--- Data excerpts ---
Source: an optimization exercise on an open RTL-to-GDS flow (aim: small area, a short achievable clock period and few clock cycles per item). Production flows keep margins and buffers that such runs may drop. In this exercise RTL edits were held to simulation tests only and were not proved equivalent to the original. Power is estimated from default activity; no workload was simulated.

## mnps_top
module mnps_top (
  input  wire logic        clk,
  input  wire logic        rst,
  input  wire logic        evt_valid,
  output logic             evt_ready,
  input  wire logic        evt_func,
  input  wire logic [15:0] evt_note_id,
  input  wire logic [15:0] evt_note_pitch,
  input  wire logic [15:0] evt_note_velocity,
  output logic             res_valid,
  input  wire logic        res_ready,
  output logic [1:0]       res_action,
  output logic [15:0]      res_voice_id,
  output logic [15:0]      res_voice_pitch,
  output logic [15:0]      res_voice_velocity,
  output logic             res_overflow,
  output logic [4:0]       res_held_count
);
Size in the first run: roughly 4300 cells after synthesis, about 990 flip-flops, about 110 I/O pins.
Settings: LEC_CHECK=0, CAP_MARGIN=20, CORE_MARGIN=2, CORE_UTILIZATION=40, SETUP_SLACK_MARGIN=3.0, SLEW_MARGIN=20; clock period 5.0 ns.
run.sh (not shown) runs the stock make flow with config.mk's settings and CLKGATE_MAP_FILE= SYNTH_SCRIPT=/design/flow/synth_recipe.tcl, a recipe that flattens the netlist after the stock synthesis.
Testbench counts at the start, summed over its fixed seeds: cycles 16,016, events 16,000.
Change:
- SETUP_SLACK_MARGIN: 3.0 -> 2.5
=> The new run ran to the end with no violations. First-iteration DRC count shrinks by 12%. Clock-buffer cell count shrinks by 3. Combinational power shrinks by 41%. Non-clock buffer count shrinks by 292. Routed wire length shrinks by 23%. Total power shrinks by about 18%. Sequential share of layout area grows by 7.8 points. Cell count shrinks by 4.9%.
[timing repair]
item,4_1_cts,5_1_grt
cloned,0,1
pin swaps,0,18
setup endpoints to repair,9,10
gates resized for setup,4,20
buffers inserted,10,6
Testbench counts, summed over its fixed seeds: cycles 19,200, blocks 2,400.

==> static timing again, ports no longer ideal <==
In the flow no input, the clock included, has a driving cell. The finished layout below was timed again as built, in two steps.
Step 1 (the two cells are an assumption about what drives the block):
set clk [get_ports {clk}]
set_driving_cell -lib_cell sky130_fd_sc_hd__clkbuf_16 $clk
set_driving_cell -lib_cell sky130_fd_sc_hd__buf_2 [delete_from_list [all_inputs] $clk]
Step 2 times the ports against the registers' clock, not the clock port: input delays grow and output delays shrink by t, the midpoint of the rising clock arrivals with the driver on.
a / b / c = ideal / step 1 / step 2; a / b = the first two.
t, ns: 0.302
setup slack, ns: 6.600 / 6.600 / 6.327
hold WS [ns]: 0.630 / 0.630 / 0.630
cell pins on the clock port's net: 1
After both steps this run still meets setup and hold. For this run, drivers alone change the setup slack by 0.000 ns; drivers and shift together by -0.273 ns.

--- What to do ---
Reprint exactly, and only, the lines running from the one containing "timing again, ports" through the last line of the listing above.

--- Answer to this exercise ---
==> static timing again, ports no longer ideal <==
In the flow no input, the clock included, has a driving cell. The finished layout below was timed again as built, in two steps.
Step 1 (the two cells are an assumption about what drives the block):
set clk [get_ports {clk}]
set_driving_cell -lib_cell sky130_fd_sc_hd__clkbuf_16 $clk
set_driving_cell -lib_cell sky130_fd_sc_hd__buf_2 [delete_from_list [all_inputs] $clk]
Step 2 times the ports against the registers' clock, not the clock port: input delays grow and output delays shrink by t, the midpoint of the rising clock arrivals with the driver on.
a / b / c = ideal / step 1 / step 2; a / b = the first two.
t, ns: 0.302
setup slack, ns: 6.600 / 6.600 / 6.327
hold WS [ns]: 0.630 / 0.630 / 0.630
cell pins on the clock port's net: 1
After both steps this run still meets setup and hold. For this run, drivers alone change the setup slack by 0.000 ns; drivers and shift together by -0.273 ns.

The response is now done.